[Dataset entries]
____
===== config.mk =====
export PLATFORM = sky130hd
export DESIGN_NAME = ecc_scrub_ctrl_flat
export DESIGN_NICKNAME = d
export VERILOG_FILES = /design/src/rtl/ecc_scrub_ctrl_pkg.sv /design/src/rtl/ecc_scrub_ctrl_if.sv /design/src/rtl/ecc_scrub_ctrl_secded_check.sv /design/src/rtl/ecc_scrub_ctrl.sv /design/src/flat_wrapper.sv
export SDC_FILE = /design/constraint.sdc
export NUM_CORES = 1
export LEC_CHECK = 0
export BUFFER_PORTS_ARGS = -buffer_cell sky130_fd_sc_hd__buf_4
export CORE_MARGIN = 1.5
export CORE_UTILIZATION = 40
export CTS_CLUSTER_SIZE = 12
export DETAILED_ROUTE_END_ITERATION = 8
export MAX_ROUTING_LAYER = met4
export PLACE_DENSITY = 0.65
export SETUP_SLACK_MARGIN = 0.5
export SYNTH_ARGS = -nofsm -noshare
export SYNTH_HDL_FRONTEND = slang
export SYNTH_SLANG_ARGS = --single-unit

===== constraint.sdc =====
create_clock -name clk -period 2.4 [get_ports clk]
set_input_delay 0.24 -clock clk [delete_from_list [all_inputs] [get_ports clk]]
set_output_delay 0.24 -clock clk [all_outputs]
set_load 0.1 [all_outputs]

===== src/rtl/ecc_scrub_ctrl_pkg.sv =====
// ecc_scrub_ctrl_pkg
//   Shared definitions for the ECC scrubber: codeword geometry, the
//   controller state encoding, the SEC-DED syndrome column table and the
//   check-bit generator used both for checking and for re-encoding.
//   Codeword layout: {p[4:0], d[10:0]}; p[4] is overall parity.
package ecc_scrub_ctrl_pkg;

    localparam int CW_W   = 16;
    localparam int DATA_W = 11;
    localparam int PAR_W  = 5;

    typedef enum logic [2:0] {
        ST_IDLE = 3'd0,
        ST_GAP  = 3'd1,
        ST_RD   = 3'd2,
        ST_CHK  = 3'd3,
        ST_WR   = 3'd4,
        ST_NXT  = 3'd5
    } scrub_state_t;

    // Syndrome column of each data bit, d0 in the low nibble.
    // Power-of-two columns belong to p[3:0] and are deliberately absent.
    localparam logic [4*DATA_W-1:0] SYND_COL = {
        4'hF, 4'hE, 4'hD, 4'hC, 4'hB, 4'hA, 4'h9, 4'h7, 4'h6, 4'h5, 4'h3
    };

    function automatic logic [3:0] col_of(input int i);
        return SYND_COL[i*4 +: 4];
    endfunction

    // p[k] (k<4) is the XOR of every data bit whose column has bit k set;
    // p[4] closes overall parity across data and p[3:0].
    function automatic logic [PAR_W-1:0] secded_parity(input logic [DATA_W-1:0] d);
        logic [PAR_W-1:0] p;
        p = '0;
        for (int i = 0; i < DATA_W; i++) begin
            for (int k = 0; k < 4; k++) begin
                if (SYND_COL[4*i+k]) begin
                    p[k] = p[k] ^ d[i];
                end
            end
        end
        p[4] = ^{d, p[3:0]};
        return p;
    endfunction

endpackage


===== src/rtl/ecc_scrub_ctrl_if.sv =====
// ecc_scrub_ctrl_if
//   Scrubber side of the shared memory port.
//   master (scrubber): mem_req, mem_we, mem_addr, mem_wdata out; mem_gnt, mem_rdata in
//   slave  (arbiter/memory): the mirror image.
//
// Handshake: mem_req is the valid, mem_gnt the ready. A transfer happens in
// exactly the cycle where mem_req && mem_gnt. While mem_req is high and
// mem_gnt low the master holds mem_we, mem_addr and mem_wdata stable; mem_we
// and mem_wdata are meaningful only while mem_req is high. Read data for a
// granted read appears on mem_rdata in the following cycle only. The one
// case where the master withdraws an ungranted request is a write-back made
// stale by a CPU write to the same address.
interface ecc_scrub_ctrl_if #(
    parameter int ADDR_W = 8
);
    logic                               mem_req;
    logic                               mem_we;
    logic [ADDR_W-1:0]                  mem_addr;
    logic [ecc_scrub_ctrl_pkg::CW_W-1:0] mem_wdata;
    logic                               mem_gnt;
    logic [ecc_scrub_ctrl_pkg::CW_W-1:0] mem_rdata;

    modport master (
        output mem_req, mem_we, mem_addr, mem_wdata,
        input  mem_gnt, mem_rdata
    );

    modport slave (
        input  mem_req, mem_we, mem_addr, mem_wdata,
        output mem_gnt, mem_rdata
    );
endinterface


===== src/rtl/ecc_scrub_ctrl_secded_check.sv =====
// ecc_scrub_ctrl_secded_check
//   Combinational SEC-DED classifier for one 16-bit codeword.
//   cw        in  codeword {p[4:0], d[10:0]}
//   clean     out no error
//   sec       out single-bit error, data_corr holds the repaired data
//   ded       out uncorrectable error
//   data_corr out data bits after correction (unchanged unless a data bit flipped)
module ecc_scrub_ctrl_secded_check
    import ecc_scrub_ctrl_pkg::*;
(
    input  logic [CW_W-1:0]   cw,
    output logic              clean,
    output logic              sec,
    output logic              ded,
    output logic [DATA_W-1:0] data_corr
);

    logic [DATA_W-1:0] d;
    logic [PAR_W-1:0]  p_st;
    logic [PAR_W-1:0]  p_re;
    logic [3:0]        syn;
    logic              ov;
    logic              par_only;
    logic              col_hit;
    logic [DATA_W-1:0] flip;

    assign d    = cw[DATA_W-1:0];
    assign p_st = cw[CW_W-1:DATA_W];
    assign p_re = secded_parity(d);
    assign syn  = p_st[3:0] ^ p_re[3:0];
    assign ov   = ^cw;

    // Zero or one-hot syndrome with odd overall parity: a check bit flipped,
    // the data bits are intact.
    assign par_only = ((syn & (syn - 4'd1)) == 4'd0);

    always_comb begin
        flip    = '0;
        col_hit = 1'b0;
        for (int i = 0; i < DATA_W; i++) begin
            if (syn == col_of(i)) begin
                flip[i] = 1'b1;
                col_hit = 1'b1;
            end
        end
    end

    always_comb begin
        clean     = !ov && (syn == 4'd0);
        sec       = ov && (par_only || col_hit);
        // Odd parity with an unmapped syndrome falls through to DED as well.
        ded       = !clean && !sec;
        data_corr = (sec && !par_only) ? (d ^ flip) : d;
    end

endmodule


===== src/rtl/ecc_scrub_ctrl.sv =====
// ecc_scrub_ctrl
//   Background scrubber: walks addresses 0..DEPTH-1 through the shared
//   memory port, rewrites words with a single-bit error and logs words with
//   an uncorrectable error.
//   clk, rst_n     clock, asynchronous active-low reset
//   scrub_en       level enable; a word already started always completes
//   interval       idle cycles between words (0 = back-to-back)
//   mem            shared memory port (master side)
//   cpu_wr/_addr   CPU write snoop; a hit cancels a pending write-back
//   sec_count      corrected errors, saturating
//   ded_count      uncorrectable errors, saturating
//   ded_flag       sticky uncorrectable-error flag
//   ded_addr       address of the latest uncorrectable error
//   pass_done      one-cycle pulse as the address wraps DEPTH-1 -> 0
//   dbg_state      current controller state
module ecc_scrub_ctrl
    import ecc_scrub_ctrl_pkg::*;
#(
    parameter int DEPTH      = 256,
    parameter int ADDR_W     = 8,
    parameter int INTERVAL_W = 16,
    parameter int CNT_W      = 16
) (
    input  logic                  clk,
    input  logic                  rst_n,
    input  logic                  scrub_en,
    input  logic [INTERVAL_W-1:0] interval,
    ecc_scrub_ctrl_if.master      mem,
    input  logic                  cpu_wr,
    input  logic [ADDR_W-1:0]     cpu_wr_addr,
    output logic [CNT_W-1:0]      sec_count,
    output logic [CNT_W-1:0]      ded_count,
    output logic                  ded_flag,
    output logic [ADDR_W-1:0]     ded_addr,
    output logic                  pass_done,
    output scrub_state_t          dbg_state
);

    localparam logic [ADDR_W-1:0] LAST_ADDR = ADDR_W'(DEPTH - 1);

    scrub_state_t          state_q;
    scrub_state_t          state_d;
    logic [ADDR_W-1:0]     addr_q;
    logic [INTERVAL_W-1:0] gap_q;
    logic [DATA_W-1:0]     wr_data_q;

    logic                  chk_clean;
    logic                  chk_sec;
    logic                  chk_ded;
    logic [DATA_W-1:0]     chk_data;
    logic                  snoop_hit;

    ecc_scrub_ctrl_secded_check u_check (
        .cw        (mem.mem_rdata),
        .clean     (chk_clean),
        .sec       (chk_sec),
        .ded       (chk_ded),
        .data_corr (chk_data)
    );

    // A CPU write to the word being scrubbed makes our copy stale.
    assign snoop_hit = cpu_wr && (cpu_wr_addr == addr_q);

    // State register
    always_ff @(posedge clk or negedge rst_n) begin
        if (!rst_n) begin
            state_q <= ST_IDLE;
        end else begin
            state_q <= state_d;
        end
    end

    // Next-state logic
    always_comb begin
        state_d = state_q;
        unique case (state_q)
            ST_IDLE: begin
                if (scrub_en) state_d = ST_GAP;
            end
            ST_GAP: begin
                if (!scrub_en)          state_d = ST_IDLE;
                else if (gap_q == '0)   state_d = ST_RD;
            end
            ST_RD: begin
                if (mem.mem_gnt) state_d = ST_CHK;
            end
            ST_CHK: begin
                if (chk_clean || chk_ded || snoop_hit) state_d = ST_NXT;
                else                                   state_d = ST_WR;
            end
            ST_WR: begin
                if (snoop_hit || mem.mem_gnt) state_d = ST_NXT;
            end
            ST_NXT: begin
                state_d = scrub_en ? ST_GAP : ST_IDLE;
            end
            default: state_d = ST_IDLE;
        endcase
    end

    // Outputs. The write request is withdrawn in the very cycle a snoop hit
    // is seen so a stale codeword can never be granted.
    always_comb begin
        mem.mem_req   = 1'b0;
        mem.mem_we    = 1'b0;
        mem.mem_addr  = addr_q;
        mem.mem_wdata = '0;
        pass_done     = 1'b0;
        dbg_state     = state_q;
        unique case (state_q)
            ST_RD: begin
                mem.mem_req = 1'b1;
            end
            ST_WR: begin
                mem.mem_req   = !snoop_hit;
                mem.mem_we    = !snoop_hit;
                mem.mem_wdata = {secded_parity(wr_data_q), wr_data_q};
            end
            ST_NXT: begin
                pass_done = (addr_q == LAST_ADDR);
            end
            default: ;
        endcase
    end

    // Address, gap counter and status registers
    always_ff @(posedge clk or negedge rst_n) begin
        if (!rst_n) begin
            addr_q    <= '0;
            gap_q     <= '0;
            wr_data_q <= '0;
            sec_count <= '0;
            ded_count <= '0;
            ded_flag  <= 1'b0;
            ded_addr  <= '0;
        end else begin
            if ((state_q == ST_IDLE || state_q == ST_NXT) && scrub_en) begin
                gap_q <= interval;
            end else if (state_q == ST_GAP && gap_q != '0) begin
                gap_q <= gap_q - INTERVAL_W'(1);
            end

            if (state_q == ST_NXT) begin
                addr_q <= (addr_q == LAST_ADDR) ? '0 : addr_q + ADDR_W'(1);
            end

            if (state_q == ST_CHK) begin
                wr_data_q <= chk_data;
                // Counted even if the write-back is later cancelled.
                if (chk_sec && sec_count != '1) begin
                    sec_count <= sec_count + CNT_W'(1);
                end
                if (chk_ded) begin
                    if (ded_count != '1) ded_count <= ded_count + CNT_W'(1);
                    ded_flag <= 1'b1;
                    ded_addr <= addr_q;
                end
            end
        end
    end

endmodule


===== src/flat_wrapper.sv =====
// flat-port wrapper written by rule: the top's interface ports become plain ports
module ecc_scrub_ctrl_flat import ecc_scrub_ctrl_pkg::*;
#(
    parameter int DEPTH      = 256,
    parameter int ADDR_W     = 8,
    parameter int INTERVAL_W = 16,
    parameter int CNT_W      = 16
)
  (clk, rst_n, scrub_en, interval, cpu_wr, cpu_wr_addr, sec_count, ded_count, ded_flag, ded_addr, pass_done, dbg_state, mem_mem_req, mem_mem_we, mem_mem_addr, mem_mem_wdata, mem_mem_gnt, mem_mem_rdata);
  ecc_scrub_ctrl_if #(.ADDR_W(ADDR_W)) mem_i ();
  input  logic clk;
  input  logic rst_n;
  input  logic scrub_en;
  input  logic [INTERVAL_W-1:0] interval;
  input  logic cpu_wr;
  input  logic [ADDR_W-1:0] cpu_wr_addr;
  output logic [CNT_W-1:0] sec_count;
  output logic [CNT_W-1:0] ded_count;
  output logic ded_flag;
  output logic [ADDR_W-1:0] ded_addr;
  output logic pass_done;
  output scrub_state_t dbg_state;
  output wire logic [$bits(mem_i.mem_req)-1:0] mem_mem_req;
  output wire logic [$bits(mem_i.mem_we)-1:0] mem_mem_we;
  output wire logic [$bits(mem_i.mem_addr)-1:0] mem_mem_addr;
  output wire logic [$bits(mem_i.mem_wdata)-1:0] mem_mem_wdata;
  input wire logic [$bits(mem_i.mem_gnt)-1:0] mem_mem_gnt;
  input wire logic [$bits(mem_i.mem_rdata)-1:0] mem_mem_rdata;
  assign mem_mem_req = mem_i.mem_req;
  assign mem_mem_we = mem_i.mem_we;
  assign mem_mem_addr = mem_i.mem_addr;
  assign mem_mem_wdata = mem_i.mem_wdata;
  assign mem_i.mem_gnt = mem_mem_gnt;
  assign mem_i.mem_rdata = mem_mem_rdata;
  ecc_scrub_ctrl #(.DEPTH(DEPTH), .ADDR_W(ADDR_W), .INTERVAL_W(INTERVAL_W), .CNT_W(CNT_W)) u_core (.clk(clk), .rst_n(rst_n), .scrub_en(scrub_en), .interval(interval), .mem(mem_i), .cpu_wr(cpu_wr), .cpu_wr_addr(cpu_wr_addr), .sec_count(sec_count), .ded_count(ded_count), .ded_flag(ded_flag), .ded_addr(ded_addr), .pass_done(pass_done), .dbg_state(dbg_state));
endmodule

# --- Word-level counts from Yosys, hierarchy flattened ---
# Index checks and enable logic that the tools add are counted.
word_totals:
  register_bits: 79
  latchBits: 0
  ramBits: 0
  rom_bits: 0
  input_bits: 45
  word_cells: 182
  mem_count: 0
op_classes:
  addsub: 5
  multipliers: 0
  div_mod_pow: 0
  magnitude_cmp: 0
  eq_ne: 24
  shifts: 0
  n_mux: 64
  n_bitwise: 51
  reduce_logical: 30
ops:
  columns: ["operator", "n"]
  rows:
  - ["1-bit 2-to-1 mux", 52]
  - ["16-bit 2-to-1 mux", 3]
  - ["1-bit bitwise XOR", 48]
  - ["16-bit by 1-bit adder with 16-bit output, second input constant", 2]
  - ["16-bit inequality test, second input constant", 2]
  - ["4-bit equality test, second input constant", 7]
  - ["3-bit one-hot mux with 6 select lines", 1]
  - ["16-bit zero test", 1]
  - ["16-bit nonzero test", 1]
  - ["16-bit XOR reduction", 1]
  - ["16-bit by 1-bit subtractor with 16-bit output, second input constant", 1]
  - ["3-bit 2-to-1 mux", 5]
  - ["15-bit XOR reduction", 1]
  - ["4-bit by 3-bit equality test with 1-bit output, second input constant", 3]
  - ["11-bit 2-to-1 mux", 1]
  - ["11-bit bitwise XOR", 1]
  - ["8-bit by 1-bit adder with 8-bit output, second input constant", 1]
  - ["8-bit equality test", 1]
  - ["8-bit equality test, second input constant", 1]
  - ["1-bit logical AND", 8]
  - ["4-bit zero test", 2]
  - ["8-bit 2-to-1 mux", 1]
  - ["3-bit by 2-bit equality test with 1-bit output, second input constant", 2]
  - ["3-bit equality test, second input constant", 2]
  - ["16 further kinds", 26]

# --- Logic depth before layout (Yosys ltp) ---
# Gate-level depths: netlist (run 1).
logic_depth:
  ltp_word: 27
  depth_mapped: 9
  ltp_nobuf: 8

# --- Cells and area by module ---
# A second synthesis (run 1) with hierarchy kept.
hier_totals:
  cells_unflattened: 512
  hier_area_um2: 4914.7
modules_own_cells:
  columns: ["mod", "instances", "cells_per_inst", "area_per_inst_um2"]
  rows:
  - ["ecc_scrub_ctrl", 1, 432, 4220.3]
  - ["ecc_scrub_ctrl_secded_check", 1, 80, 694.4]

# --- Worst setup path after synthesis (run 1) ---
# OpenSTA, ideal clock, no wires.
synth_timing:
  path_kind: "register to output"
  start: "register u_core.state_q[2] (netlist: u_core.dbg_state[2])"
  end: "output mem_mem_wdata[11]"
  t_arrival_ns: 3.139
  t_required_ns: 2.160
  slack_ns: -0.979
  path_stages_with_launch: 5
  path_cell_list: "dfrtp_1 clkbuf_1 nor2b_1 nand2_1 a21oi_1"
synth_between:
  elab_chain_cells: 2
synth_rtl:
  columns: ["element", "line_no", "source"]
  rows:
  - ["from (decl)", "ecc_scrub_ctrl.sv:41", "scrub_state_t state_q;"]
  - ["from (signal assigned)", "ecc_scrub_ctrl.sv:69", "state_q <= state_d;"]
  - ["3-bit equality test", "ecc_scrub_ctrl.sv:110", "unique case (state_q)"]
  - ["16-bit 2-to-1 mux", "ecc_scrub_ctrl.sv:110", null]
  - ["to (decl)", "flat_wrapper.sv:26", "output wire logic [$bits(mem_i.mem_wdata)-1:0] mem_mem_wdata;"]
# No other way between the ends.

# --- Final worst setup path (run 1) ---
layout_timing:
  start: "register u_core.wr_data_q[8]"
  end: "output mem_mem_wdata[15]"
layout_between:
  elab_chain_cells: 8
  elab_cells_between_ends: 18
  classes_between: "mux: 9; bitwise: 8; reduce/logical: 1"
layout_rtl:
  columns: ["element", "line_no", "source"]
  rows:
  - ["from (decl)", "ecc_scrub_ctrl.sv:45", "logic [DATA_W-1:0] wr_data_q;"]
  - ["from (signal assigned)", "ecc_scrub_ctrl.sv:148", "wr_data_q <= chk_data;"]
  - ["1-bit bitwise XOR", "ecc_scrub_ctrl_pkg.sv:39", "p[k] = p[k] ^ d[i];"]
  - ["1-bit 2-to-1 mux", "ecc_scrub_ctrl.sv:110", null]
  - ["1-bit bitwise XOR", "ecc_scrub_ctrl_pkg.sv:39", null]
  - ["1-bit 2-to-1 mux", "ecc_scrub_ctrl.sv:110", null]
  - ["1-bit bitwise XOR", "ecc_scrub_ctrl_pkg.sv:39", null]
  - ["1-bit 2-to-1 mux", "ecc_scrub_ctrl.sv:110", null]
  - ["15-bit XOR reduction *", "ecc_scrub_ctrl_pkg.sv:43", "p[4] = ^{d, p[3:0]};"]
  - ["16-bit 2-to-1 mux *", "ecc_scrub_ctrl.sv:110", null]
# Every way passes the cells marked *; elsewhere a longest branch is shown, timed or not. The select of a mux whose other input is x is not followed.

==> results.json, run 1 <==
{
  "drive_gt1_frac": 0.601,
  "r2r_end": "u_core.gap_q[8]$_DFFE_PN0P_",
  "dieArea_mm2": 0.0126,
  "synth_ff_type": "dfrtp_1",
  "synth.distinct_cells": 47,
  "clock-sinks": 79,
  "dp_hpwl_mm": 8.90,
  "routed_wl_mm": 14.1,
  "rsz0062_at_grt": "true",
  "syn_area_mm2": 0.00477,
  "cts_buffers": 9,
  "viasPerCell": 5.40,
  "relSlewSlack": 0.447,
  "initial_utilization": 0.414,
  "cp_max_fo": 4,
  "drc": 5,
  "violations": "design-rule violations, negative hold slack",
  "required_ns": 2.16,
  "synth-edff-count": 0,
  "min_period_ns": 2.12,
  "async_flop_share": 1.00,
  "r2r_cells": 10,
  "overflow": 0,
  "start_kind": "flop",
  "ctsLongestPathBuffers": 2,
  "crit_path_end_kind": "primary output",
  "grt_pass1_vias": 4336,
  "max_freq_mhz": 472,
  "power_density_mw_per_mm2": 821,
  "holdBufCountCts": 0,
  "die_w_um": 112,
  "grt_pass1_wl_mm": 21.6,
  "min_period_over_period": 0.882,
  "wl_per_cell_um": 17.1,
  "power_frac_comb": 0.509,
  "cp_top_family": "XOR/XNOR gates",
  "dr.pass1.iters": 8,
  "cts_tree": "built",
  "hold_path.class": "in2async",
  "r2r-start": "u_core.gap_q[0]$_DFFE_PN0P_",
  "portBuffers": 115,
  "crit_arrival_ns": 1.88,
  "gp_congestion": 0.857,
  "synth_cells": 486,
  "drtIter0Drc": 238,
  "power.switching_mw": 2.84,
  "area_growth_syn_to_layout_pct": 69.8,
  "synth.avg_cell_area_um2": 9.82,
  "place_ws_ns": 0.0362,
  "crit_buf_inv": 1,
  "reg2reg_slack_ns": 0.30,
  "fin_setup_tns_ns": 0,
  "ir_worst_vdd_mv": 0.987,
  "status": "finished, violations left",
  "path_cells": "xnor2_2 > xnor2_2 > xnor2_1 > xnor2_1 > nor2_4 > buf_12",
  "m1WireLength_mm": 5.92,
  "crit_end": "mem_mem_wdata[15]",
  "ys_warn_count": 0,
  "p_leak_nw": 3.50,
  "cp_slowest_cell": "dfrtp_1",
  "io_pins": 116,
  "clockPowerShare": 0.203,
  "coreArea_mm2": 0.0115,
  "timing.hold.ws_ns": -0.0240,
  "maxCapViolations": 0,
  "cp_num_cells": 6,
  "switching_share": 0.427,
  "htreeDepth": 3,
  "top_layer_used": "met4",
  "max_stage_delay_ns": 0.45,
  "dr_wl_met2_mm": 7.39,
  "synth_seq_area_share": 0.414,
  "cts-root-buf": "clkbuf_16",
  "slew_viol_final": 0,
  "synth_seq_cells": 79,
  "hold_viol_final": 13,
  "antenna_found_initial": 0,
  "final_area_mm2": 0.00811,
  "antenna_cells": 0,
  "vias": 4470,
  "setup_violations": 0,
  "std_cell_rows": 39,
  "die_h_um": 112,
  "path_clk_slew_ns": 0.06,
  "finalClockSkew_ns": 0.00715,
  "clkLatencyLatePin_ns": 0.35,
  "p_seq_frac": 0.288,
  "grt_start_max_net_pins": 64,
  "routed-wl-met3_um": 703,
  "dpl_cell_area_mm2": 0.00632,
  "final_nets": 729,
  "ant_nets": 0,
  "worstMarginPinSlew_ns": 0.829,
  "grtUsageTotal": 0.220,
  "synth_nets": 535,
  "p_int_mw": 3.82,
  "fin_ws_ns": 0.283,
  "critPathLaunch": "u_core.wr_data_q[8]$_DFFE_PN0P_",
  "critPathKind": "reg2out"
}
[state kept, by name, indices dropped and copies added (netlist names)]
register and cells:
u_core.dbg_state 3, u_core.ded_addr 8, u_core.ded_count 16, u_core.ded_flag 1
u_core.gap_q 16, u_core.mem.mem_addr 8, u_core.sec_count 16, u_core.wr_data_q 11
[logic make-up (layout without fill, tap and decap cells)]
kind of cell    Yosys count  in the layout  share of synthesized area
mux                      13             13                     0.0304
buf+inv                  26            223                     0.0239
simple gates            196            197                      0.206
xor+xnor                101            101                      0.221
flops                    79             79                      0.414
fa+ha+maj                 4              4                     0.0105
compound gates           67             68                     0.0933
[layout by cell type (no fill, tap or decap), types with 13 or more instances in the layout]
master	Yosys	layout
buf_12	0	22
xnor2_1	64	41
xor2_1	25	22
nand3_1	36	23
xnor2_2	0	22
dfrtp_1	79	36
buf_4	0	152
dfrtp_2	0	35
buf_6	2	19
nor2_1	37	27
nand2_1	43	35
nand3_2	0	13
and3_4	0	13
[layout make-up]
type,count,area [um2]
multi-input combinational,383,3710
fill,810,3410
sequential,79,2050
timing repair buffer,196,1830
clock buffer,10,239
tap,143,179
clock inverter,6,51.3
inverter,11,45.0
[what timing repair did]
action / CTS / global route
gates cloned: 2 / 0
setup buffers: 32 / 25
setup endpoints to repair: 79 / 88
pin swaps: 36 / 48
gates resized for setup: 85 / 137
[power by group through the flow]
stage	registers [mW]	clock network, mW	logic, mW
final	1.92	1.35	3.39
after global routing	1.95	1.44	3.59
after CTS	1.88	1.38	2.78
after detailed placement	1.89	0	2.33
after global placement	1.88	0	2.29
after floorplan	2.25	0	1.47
____
Transcribe the entries above word for word, from the first line through the line containing "export DETAILED_ROUTE_END_ITERATION = 8", and nothing else.

▸ Solution to this exercise
===== config.mk =====
export PLATFORM = sky130hd
export DESIGN_NAME = ecc_scrub_ctrl_flat
export DESIGN_NICKNAME = d
export VERILOG_FILES = /design/src/rtl/ecc_scrub_ctrl_pkg.sv /design/src/rtl/ecc_scrub_ctrl_if.sv /design/src/rtl/ecc_scrub_ctrl_secded_check.sv /design/src/rtl/ecc_scrub_ctrl.sv /design/src/flat_wrapper.sv
export SDC_FILE = /design/constraint.sdc
export NUM_CORES = 1
export LEC_CHECK = 0
export BUFFER_PORTS_ARGS = -buffer_cell sky130_fd_sc_hd__buf_4
export CORE_MARGIN = 1.5
export CORE_UTILIZATION = 40
export CTS_CLUSTER_SIZE = 12
export DETAILED_ROUTE_END_ITERATION = 8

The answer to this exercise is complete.